Optimized mixing by cutting-and-shuffling

Mixing by cutting-and-shuffling can be understood and predicted using dynamical systems based tools and techniques. In existing studies, mixing is generated by maps that repeat the same cut-and-shuffle process at every iteration, in a "fixed" manner. However, mixing can be greatly improved by varying the cut-and-shuffle parameters at each step, using a "variable" approach. To demonstrate this approach, we show how to optimize mixing by cutting-and-shuffling on the one-dimensional line interval, known as an interval exchange transformation (IET). Mixing can be significantly improved by optimizing variable protocols, especially for initial conditions more complex than just a simple two-color line interval.

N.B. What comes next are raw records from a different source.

From an optimization exercise on the open Yosys and OpenROAD flow, aimed at small area, a short achievable clock period and few clock cycles; shortcuts taken in it are not production practice. Power and IR drop assume default switching activity.

Setup of v6:
==> module glk_rs_syn, before the edit <==
module glk_rs_syn (
    input  wire         clk,
    input  wire         en,
    input  wire         first,
    input  wire [9:0]   din,
    output wire [349:0] syn,      
    output wire         zero
);
    function [9:0] gf10_mul;
        input [9:0] a;
        input [9:0] b;
        reg   [19:0] p;
        integer i;
        begin
            p = 20'd0;
            for (i = 0; i < 10; i = i + 1)
                if (b[i])
                    p = p ^ ({10'd0, a} << i);
            for (i = 19; i >= 10; i = i - 1)
                if (p[i])
                    p = p ^ (20'h00409 << (i - 10));
            gf10_mul = p[9:0];
        end
    endfunction
    localparam [349:0] ROOT = {
        10'h0d1, 10'h26c, 10'h136, 10'h09b, 10'h249, 10'h320, 10'h190,
        10'h0c8, 10'h064, 10'h032, 10'h019, 10'h208, 10'h104, 10'h082,
        10'h041, 10'h224, 10'h112, 10'h089, 10'h240, 10'h120, 10'h090,
        10'h048, 10'h024, 10'h012, 10'h009, 10'h200, 10'h100, 10'h080,
        10'h040, 10'h020, 10'h010, 10'h008, 10'h004, 10'h002, 10'h001
    };
    reg  [349:0] s;
    reg  [349:0] t;                       
    reg  [349:0] nxt;
    assign syn = s;
    integer j;
    always @(*)
        for (j = 0; j < 35; j = j + 1) begin
            t[10*j +: 10]   = gf10_mul(s[10*j +: 10], ROOT[10*j +: 10]);
            nxt[10*j +: 10] = (t[10*j +: 10] & {10{~first}}) ^ din;
        end
    reg  [9:0] all1, all0;
    integer k;
    always @(*)
        for (k = 0; k < 10; k = k + 1) begin
            all1[k] = 1'b1;
            all0[k] = 1'b1;
            for (j = 0; j < 35; j = j + 1) begin
                all1[k] = all1[k] &  t[10*j + k];
                all0[k] = all0[k] & ~t[10*j + k];
            end
        end
    assign zero = &((din & all1) | (~din & all0));
    always @(posedge clk)
        if (en)
            s <= nxt;
endmodule
export LEC_CHECK = 0
export CAP_MARGIN = 20
export CORE_MARGIN = 2
export CORE_UTILIZATION = 40
export SETUP_SLACK_MARGIN = 3.0
export SLEW_MARGIN = 40
create_clock -name core_clock -period 5.5 [get_ports {clk}]
run.sh (not shown) runs the stock make flow with config.mk's settings and CLKGATE_MAP_FILE= SYNTH_SCRIPT=/design/flow/synth_recipe.tcl, a recipe that flattens the netlist after the stock synthesis.
v6 ran to completion and came out clean on the timing, DRC and antenna checks.
The inputs of v7 differ from those of v6 as listed below.
--- a/flow/design.v
+++ b/flow/design.v
@@ -94,4 +94,5 @@
     reg  [349:0] t;                       
     reg  [349:0] nxt;
+    reg  [349:0] cmp;                     
     assign syn = s;
     integer j;
@@ -99,18 +100,8 @@
         for (j = 0; j < 35; j = j + 1) begin
             t[10*j +: 10]   = gf10_mul(s[10*j +: 10], ROOT[10*j +: 10]);
+            cmp[10*j +: 10] = t[10*j +: 10] ^ din;
             nxt[10*j +: 10] = (t[10*j +: 10] & {10{~first}}) ^ din;
         end
-    reg  [9:0] all1, all0;
-    integer k;
-    always @(*)
-        for (k = 0; k < 10; k = k + 1) begin
-            all1[k] = 1'b1;
-            all0[k] = 1'b1;
-            for (j = 0; j < 35; j = j + 1) begin
-                all1[k] = all1[k] &  t[10*j + k];
-                all0[k] = all0[k] & ~t[10*j + k];
-            end
-        end
-    assign zero = &((din & all1) | (~din & all0));
+    assign zero = ~|cmp;
     always @(posedge clk)
         if (en)
Findings:
Relative to v6, post-detailed-routing wire length has gone up in v7. Vias: v7 more than v6. Comparing v6 and v7, the higher fraction of the mapped netlist area in compound gates is on v7. Per the comparison of v7 with v6, final core utilization now sits lower; total power draw fell by 1.5%. [compare] base=v6 new=v7: clock-buffer cell count has increased, met2 layer usage reported by global route shows an increase of 0.68 points.
No functional check of the RTL was part of any run of this note.

========
== the baseline ==
glk_fec, a different RTL version from the one above (not shown whole).
For scale: about 3600 cells after synthesis, ~520 I/O pins, about 47000 µm² of cells after synthesis.
==> module glk_rs_enc, before the edit <==
module glk_rs_enc (
    input  wire       clk,
    input  wire       msg,
    input  wire       shift,
    input  wire       msg_n,
    input  wire [9:0] din_n,
    output wire [9:0] par_top
);
    function [9:0] gf10_mul;
        input [9:0] a;
        input [9:0] b;
        reg   [19:0] p;
        integer i;
        begin
            p = 20'd0;
            for (i = 0; i < 10; i = i + 1)
                if (b[i])
                    p = p ^ ({10'd0, a} << i);
            for (i = 19; i >= 10; i = i - 1)
                if (p[i])
                    p = p ^ (20'h00409 << (i - 10));
            gf10_mul = p[9:0];
        end
    endfunction
    localparam [349:0] GEN = {
        10'h366, 10'h3fc, 10'h352, 10'h15b, 10'h23d, 10'h0d7, 10'h066,
        10'h0a7, 10'h308, 10'h27d, 10'h0e9, 10'h1cc, 10'h132, 10'h175,
        10'h0cc, 10'h20d, 10'h242, 10'h37e, 10'h3e3, 10'h2fd, 10'h382,
        10'h2fd, 10'h2e3, 10'h0af, 10'h3df, 10'h07e, 10'h036, 10'h2f3,
        10'h04c, 10'h00e, 10'h37d, 10'h34c, 10'h0a9, 10'h0bb, 10'h07b
    };
    reg  [349:0] par;                     
    reg  [9:0]   fb;                      
    reg  [349:0] nxt;
    assign par_top = par[349:340];
    integer i;
    always @(*) begin
        nxt[9:0] = gf10_mul(fb, GEN[9:0]);
        for (i = 1; i < 35; i = i + 1)
            nxt[10*i +: 10] = par[10*(i-1) +: 10] ^ gf10_mul(fb, GEN[10*i +: 10]);
    end
    always @(posedge clk) begin
        if (msg | shift)
            par <= nxt;
        fb <= (din_n ^ ((msg | shift) ? nxt[349:340] : par[349:340])) & {10{msg_n}};
    end
endmodule
==> module glk_fec, before the edit <==
module glk_fec (
    input  wire         clk,
    input  wire         rst,
    input  wire         tx_in_valid,
    output wire         tx_in_ready,
    input  wire [9:0]   tx_in_data,
    input  wire         tx_in_reseed,
    input  wire [57:0]  tx_seed,
    output reg          tx_out_valid,
    output reg  [9:0]   tx_out_data,
    input  wire         rx_in_valid,
    input  wire [9:0]   rx_in_data,
    input  wire         rx_in_reseed,
    input  wire [57:0]  rx_seed,
    output reg          rx_out_valid,
    output reg  [9:0]   rx_out_data,
    output reg          rx_done,
    output wire         rx_ok,
    output wire [349:0] rx_syn
);
    localparam [8:0] N_MSG  = 9'd325;
    localparam [8:0] N_LAST = 9'd359;
    reg  [8:0] tx_cnt;
    reg        tx_rdy;
    reg        tx_fl;
    wire       tx_acc   = tx_in_valid & tx_rdy;
    wire       tx_step  = tx_acc | ~tx_rdy;
    wire       tx_load  = tx_acc & tx_in_reseed & (tx_cnt == 9'd0) & ~rst;
    wire [8:0] tx_cnxt  = (tx_cnt == N_LAST) ? 9'd0 : tx_cnt + 9'd1;
    wire [9:0] tx_ks;
    assign tx_in_ready = tx_rdy;
    reg        tx_v1;                     
    reg        tx_p1;                     
    reg        tx_o1;                     
    reg  [9:0] tx_d1;
    wire [9:0] tx_ptop;
    glk_scrambler_ld u_tx_scr (
        .clk  (clk),
        .step (tx_v1 | tx_p1),
        .load (tx_load),
        .seed (tx_seed),
        .ks   (tx_ks)
    );
    glk_rs_enc u_enc (
        .clk     (clk),
        .msg     (tx_v1),
        .shift   (tx_p1),
        .msg_n   (tx_acc & ~rst),
        .din_n   (tx_in_data),
        .par_top (tx_ptop)
    );
    always @(posedge clk) begin
        if (rst) begin
            tx_cnt       <= N_MSG;
            tx_rdy       <= 1'b0;
            tx_fl        <= 1'b1;
            tx_v1        <= 1'b0;
            tx_p1        <= 1'b0;
            tx_o1        <= 1'b0;
            tx_out_valid <= 1'b0;
        end else begin
            if (tx_step) begin
                tx_cnt <= tx_cnxt;
                tx_rdy <= (tx_cnxt < N_MSG);
                if (tx_cnt == N_LAST)
                    tx_fl <= 1'b0;
            end
            tx_v1        <= tx_acc;
            tx_p1        <= ~tx_rdy;
            tx_o1        <= tx_step & ~tx_fl;
            tx_out_valid <= tx_o1;
        end
        tx_d1       <= tx_in_data;
        tx_out_data <= (tx_p1 ? tx_ptop : tx_d1) ^ tx_ks;
    end
    reg  [8:0] rx_cnt;
    reg  [9:0] rx_d1;
    reg        rx_v1, rx_f1, rx_l1;
    reg  [9:0] rx_okr;                    
    wire       rx_first = (rx_cnt == 9'd0);
    wire       rx_load  = rx_in_valid & rx_in_reseed & rx_first;
    wire [9:0] rx_ks;
    wire [9:0] rx_zero;
    glk_scrambler u_rx_scr (
        .clk  (clk),
        .step (rx_in_valid),
        .load (rx_load),
        .seed (rx_seed),
        .ks   (rx_ks)
    );
    glk_rs_syn u_syn (
        .clk   (clk),
        .en    (rx_v1),
        .first (rx_f1),
        .din   (rx_d1),
        .syn   (rx_syn),
        .zero  (rx_zero)
    );
    assign rx_ok = &rx_okr;
    always @(posedge clk) begin
        if (rst) begin
            rx_cnt       <= 9'd0;
            rx_out_valid <= 1'b0;
            rx_v1        <= 1'b0;
            rx_done      <= 1'b0;
        end else begin
            rx_out_valid <= rx_in_valid & (rx_cnt < N_MSG);
            rx_v1        <= rx_in_valid;
            rx_done      <= rx_v1 & rx_l1;
            if (rx_in_valid)
                rx_cnt <= (rx_cnt == N_LAST) ? 9'd0 : rx_cnt + 9'd1;
        end
        rx_f1       <= rx_first;
        rx_l1       <= (rx_cnt == N_LAST);
        rx_out_data <= rx_in_data ^ rx_ks;
        rx_d1       <= (rx_in_data ^ rx_ks) & {10{rx_in_valid}};
        rx_okr      <= rx_zero;
    end
endmodule
export LEC_CHECK = 0
export CAP_MARGIN = 20
export CORE_MARGIN = 2
export CORE_UTILIZATION = 40
export SETUP_SLACK_MARGIN = 2.9
export SLEW_MARGIN = 40
create_clock -name core_clock -period 5.5 [get_ports {clk}]
standard.sh (not shown) runs the stock make flow with config.mk's settings and CLKGATE_MAP_FILE= SYNTH_SCRIPT=/design/flow/synth_recipe.tcl, a recipe that flattens the netlist after the stock synthesis.
==> flow/flow/run.sh <==
#!/bin/bash
# Standard layout, with smaller port buffers and a clock tree without dummy
# loads.  Each tool's output goes to a log file in this folder.
export BUFFER_PORTS_ARGS="-buffer_cell sky130_fd_sc_hd__buf_1"
export CTS_ARGS="-sink_clustering_enable -repair_clock_nets -dont_use_dummy_load -sink_clustering_size 20 -sink_clustering_max_diameter 100"
bash standard.sh > standard.log 2>&1
Here is what was changed in the inputs of the candidate compared with the baseline.
diff --git a/flow/design.v b/flow/design.v
--- a/flow/design.v
+++ b/flow/design.v
@@ -57,24 +57,30 @@
         10'h0cc, 10'h20d, 10'h242, 10'h37e, 10'h3e3, 10'h2fd, 10'h382,
         10'h2fd, 10'h2e3, 10'h0af, 10'h3df, 10'h07e, 10'h036, 10'h2f3,
         10'h04c, 10'h00e, 10'h37d, 10'h34c, 10'h0a9, 10'h0bb, 10'h07b
     };
     reg  [349:0] par;                     
     reg  [9:0]   fb;                      
+    reg  [9:0]   fb_lo;                   
     reg  [349:0] nxt;
+    wire [9:0]   top_n;                   
     assign par_top = par[349:340];
     integer i;
     always @(*) begin
-        nxt[9:0] = gf10_mul(fb, GEN[9:0]);
-        for (i = 1; i < 35; i = i + 1)
+        nxt[9:0] = gf10_mul(fb_lo, GEN[9:0]);
+        for (i = 1; i < 17; i = i + 1)
+            nxt[10*i +: 10] = par[10*(i-1) +: 10] ^ gf10_mul(fb_lo, GEN[10*i +: 10]);
+        for (i = 17; i < 35; i = i + 1)
             nxt[10*i +: 10] = par[10*(i-1) +: 10] ^ gf10_mul(fb, GEN[10*i +: 10]);
     end
+    assign top_n = (msg | shift) ? nxt[349:340] : par[349:340];
     always @(posedge clk) begin
         if (msg | shift)
             par <= nxt;
-        fb <= (din_n ^ ((msg | shift) ? nxt[349:340] : par[349:340])) & {10{msg_n}};
+        fb    <= (din_n ^ top_n) & {10{msg_n}};
+        fb_lo <= (din_n & {10{msg_n}}) ^ (top_n & {10{msg_n}});
     end
 endmodule
 module glk_rs_syn (
     input  wire         clk,
     input  wire         en,
     input  wire         first,
@@ -206,13 +212,13 @@
         tx_d1       <= tx_in_data;
         tx_out_data <= (tx_p1 ? tx_ptop : tx_d1) ^ tx_ks;
     end
     reg  [8:0] rx_cnt;
     reg  [9:0] rx_d1;
     reg        rx_v1, rx_f1, rx_l1;
-    reg  [9:0] rx_okr;                    
+    reg  [4:0] rx_okr;                    
     wire       rx_first = (rx_cnt == 9'd0);
     wire       rx_load  = rx_in_valid & rx_in_reseed & rx_first;
     wire [9:0] rx_ks;
     wire [9:0] rx_zero;
     glk_scrambler u_rx_scr (
         .clk  (clk),
@@ -244,9 +250,9 @@
                 rx_cnt <= (rx_cnt == N_LAST) ? 9'd0 : rx_cnt + 9'd1;
         end
         rx_f1       <= rx_first;
         rx_l1       <= (rx_cnt == N_LAST);
         rx_out_data <= rx_in_data ^ rx_ks;
         rx_d1       <= (rx_in_data ^ rx_ks) & {10{rx_in_valid}};
-        rx_okr      <= rx_zero;
-    end
-endmodule
+        rx_okr      <= rx_zero[9:5] & rx_zero[4:0];
+    end
+endmodule
Notes after the runs:
Cmp the candidate vs the baseline: required arrival time at the worst endpoint higher in the candidate
The maximum single-stage delay on the critical path of the candidate exceeds that of the baseline by 0.27 ns.
The final reports for the candidate and the baseline show total routing usage reported by global routing lower in the former.
The number of global-route vias before repair reported for the candidate is greater than that of the baseline by about 1%.
Post-synthesis sequential area ratio ended up 0.67 points lower on the candidate than on the baseline.
Compare the baseline and the candidate | static leakage higher: the candidate
The candidate: all stages complete, timing, DRC and antenna checks passed
The candidate does better than the baseline on worst path setup slack after routing.
No run of this note included a check of the RTL's function; only the layout flow was run.

-- separate check: timing with driven ports --
The results above use ideal ports. As a check the final layouts listed here were re-extracted and re-timed, cells and wires unchanged. Step 1 (the two cells are an assumption about what drives the block):
set clk [get_ports {clk}]
set_driving_cell -lib_cell sky130_fd_sc_hd__clkbuf_16 $clk
set_driving_cell -lib_cell sky130_fd_sc_hd__buf_2 [delete_from_list [all_inputs] $clk]
Step 2 moves the port delays by t, midway between the first and last clock arrival at a register: inputs arrive t later, outputs are due t later. That takes back most of the time a late clock gives input paths. Slacks: no drivers / after step 1 / after step 2; pairs: no drivers / after step 1.
run | shift t [ns] | setup WS [ns] | worst hold slack (ns) | worst data-port slew with drivers (ns) | pins driven straight from the clock port
v6 | 0.762 | 2.500 / 2.500 / 2.343 | 0.417 / 0.417 / 0.417 | 0.10 | 1
v7 | 0.759 | 2.680 / 2.680 / 2.295 | 0.426 / 0.426 / 0.426 | 0.11 | 1
the baseline | 0.730 | 2.755 / 2.686 / 2.353 | 0.424 / 0.424 / 0.424 | 0.10 | 1
the candidate | 0.713 | 2.845 / 2.790 / 2.336 | 0.425 / 0.425 / 0.425 | 0.10 | 1
After both steps setup and hold are still met in every run listed. The setup slack of the candidate, which loses most, moves by -0.055 ns with the drivers and by -0.509 ns with both steps.
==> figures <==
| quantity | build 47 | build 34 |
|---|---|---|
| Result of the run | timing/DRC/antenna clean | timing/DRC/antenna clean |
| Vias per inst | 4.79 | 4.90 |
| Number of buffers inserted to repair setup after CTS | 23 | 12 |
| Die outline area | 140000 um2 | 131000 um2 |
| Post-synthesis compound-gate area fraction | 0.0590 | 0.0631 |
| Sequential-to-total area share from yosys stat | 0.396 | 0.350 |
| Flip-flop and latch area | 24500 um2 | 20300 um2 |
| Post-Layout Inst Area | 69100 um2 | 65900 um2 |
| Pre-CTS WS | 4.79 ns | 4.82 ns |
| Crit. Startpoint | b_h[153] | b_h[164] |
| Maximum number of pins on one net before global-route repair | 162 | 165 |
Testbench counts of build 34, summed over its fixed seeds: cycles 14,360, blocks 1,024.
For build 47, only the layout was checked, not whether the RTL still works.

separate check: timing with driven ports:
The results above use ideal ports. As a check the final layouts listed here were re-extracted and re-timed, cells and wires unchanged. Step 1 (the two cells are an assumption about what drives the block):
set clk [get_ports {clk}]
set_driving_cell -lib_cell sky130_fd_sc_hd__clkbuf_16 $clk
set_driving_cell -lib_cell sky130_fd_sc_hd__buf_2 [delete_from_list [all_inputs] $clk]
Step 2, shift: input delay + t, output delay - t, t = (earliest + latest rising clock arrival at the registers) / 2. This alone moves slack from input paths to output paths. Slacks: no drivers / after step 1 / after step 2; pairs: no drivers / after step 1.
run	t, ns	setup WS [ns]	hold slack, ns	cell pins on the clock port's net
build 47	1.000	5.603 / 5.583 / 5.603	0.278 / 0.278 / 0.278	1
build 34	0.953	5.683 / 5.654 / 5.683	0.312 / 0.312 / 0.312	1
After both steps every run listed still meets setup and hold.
What follows belongs to an exercise in optimizing a design on an open flow for small area and a short achievable clock period; a production flow would make more cautious choices.
Function was checked by simulation only, so behaviour that the tests miss may differ from the original.

// crc_unit
module crc_unit (
    input  wire        clk,
    input  wire        rst,           
    input  wire [2:0]  op,            
    input  wire [1:0]  size,          
    input  wire [63:0] wdata,
    input  wire [1:0]  cfg_width,     
    input  wire [31:0] cfg_poly,
    input  wire [31:0] cfg_init,
    input  wire [1:0]  cfg_reflect,   
    input  wire [31:0] cfg_xorout,
    output wire [31:0] running,
    output wire [31:0] result,
    output wire [1:0]  cmp_status,    
    output wire [63:0] bytes_fed
);
export LEC_CHECK = 0
export CAP_MARGIN = 20
export CORE_MARGIN = 2
export CORE_UTILIZATION = 40
export SLEW_MARGIN = 20
export SYNTH_HIERARCHICAL = 1
create_clock -name core_clock -period 80.0 [get_ports {clk}]
standard.sh (not shown) runs the stock make flow with config.mk's settings and CLKGATE_MAP_FILE= SYNTH_SCRIPT=/design/flow/synth_recipe.tcl, a recipe that flattens the netlist after the stock synthesis.
==> flow/flow/run.sh <==
#!/bin/bash
set -euo pipefail
MARGIN=$(cat "$(dirname "$0")/margin.txt")
bash standard.sh SETUP_SLACK_MARGIN="$MARGIN" SETUP_MOVE_SEQUENCE=sizeup,swap SKIP_GATE_CLONING=1 \
    BUFFER_PORTS_ARGS="-buffer_cell sky130_fd_sc_hd__buf_1" \
    finish > make_finish.log 2>&1
==> flow/flow/margin.txt <==
40
Edit:
--- a/flow/design.v
+++ b/flow/design.v
@@ -71,19 +71,19 @@
     reg [31:0] crc_q;                 
     reg [1:0]  status_q;
     reg [63:0] count_q;
     wire        do_reset = rst | (op == OP_RESET);
     wire        do_cmp   = ~rst & (op == OP_COMPARE);
     wire        do_write = ~rst & (op == OP_WRITE);
     wire        do_feed  = ~rst & (op == OP_FEED);
     wire [1:0]  c_width  = rst ? 2'd2 : cfg_width;
     wire [31:0] c_poly   = rst ? 32'h1EDC_6F41 : cfg_poly;
-    wire [31:0] c_init   = cfg_init | {32{rst}};
+    wire [31:0] c_init   = cfg_init;      
     wire [31:0] c_xorout = cfg_xorout | {32{rst}};
     wire [1:0]  c_refl   = cfg_reflect | {2{rst}};
     wire        cw8  = c_width == 2'd0;
     wire        cw16 = c_width == 2'd1;
     wire [7:0] byte_en = {{4{size == 2'd3}}, {2{size[1]}}, size != 2'd0, 1'b1};
     wire [7:0] sel_r   = byte_en & {8{refin_q}};
     wire [7:0] sel_n   = byte_en & {8{~refin_q}};
     wire [63:0] dn;
     crc_data u_data (.wdata(wdata), .sel_r(sel_r), .sel_n(sel_n), .dn(dn));
@@ -120,19 +120,19 @@
     wire [31:0] tap2 = {fb_c[16], st[16]};
     wire [31:0] tap4 = {fb_c[32], st[32]};
     wire [31:0] tap8 = {fb_c[64], st[64]};
     wire [31:0] run_w, result_w;
     wire        cmp_eq;
     crc_out u_out (.crc(crc_q), .w8(w8_q), .w16(w16_q), .refout(refout_q), .xorout(xorout_q),
                    .exp_val(wdata[31:0]), .running(run_w), .result(result_w), .eq(cmp_eq));
     wire [31:0] crc_d, poly_d;
     crc_next u_next (.crc(crc_q), .tap1(tap1), .tap2(tap2), .tap4(tap4), .tap8(tap8),
-                     .size(size), .do_reset(do_reset), .do_write(do_write), .do_feed(do_feed),
+                     .size(size), .rst(rst), .do_reset(do_reset), .do_write(do_write), .do_feed(do_feed),
                      .init(c_init), .wval(wdata[31:0]), .cw8(cw8), .cw16(cw16),
                      .w8(w8_q), .w16(w16_q), .crc_d(crc_d));
     crc_align u_palign (.v(c_poly), .a8(cw8), .a16(cw16), .y(poly_d));
     wire [3:0] inc = {do_feed & (size == 2'd3), do_feed & (size == 2'd2),
                       do_feed & (size == 2'd1), do_feed & (size == 2'd0)};
     wire [64:0] carry;
     wire        keep_count = ~do_reset;
     wire [63:0] count_d;
     assign carry[0] = 1'b0;
@@ -240,32 +240,32 @@
     input  wire        w8, w16,
     output wire        eq
 );
     wire [31:0] mask = {{16{~w8 & ~w16}}, {8{~w8}}, 8'hFF};
     assign eq = ~|((result ^ exp_val) & mask);
 endmodule
 module crc_next (
     input  wire [31:0] crc, tap1, tap2, tap4, tap8,
     input  wire [1:0]  size,
-    input  wire        do_reset, do_write, do_feed,
+    input  wire        rst, do_reset, do_write, do_feed,
     input  wire [31:0] init, wval,
     input  wire        cw8, cw16, w8, w16,
     output wire [31:0] crc_d
 );
     wire [31:0] ld;
     wire        h, f1, f2, f4, f8, l8, l16, l32;
     crc_next_sel u_sel (.size(size), .do_reset(do_reset), .do_write(do_write), .do_feed(do_feed),
                         .init(init), .wval(wval), .cw8(cw8), .cw16(cw16), .w8(w8), .w16(w16),
                         .ld(ld), .h(h), .f1(f1), .f2(f2), .f4(f4), .f8(f8),
                         .l8(l8), .l16(l16), .l32(l32));
     crc_next_mux u_mux (.crc(crc), .tap1(tap1), .tap2(tap2), .tap4(tap4), .tap8(tap8), .ld(ld),
                         .h(h), .f1(f1), .f2(f2), .f4(f4), .f8(f8), .l8(l8), .l16(l16), .l32(l32),
-                        .crc_d(crc_d));
+                        .ones(rst), .crc_d(crc_d));
 endmodule
 module crc_next_sel (
     input  wire [1:0]  size,
     input  wire        do_reset, do_write, do_feed,
     input  wire [31:0] init, wval,
     input  wire        cw8, cw16, w8, w16,
     output wire [31:0] ld,
     output wire        h, f1, f2, f4, f8, l8, l16, l32
 );
@@ -279,17 +279,18 @@
     assign h   = ~load & ~do_feed;
     assign f1  = ~load & do_feed & (size == 2'd0);
     assign f2  = ~load & do_feed & (size == 2'd1);
     assign f4  = ~load & do_feed & (size == 2'd2);
     assign f8  = ~load & do_feed & (size == 2'd3);
 endmodule
 module crc_next_mux (
     input  wire [31:0] crc, tap1, tap2, tap4, tap8, ld,
     input  wire        h, f1, f2, f4, f8, l8, l16, l32,
+    input  wire        ones,
     output wire [31:0] crc_d
 );
-    assign crc_d = ({32{h}} & crc) | ({32{f1}} & tap1) | ({32{f2}} & tap2)
+    assign crc_d = {32{ones}} | ({32{h}} & crc) | ({32{f1}} & tap1) | ({32{f2}} & tap2)
                  | ({32{f4}} & tap4) | ({32{f8}} & tap8)
                  | {({8{l32}} & ld[31:24]) | ({8{l16}} & ld[15:8]) | ({8{l8}} & ld[7:0]),
                     ({8{l32}} & ld[23:16]) | ({8{l16}} & ld[7:0]),
                     {16{l32}} & ld[15:0]};
 endmodule
Effect: The new run ran to the end with no violations. Non-clock buffer count increases by 11. Hold slack improved by 14 ps. Final area decreases by 0.90%. Routed wire length barely changes. Core utilization decreases by 0.34 points. Count of clock-buffer cells in the layout increases by 2. Sequential share of layout area hardly moves. Clock skew decreases by 6.4 ps. Worst setup slack got worse by 790 ps. Global-route usage increases by 0.29 points.

[afterwards: timing with drivers on the ports]
In the flow no input, the clock included, has a driving cell. The finished layouts below were timed again as built, in two steps. Step 1 sets driving cells, clkbuf_16 on the clock port and buf_2 on the other inputs (assumed; they add their load-dependent delay and slew). Step 2 times the ports against the registers' clock, not the clock port: input delays grow and output delays shrink by t, the midpoint of the rising clock arrivals with the driver on. Three values: no drivers, after step 1, after step 2; two values: the first two.
run	shift t [ns]	setup WS [ns]	worst hold slack (ns)	worst data-port slew with drivers (ns)	pins driven straight from the clock port
the first run	0.517	40.265 / 40.292 / 39.775	0.509 / 0.509 / 0.509	0.13	1
the second run	0.520	39.473 / 39.483 / 38.963	0.523 / 0.523 / 0.523	0.10	1
After both steps setup and hold are still met in every run listed. For the second run, which loses most, drivers alone change the setup slack by +0.010 ns; drivers and shift together by -0.510 ns.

While we show that optimal variable IETs can be found analytically for arbitrary numbers of iterations, for more complex cutting-and-shuffling systems, computationally expensive numerical optimization methods would be required. Furthermore, the number of control parameters grows linearly with the number of iterations in variable systems. Therefore, optimizing over large numbers of iterations is generally computationally prohibitive. We demonstrate an ad hoc approach to cutting-and-shuffling that is computationally inexpensive and guarantees the mixing metric is within a constant factor of the optimum. This ad hoc approach yields significantly better mixing than fixed IETs which are known to produce weak-mixing, because cut pieces never reconnect. The heuristic principles of this method can be applied to more general cutting-and-shuffling systems.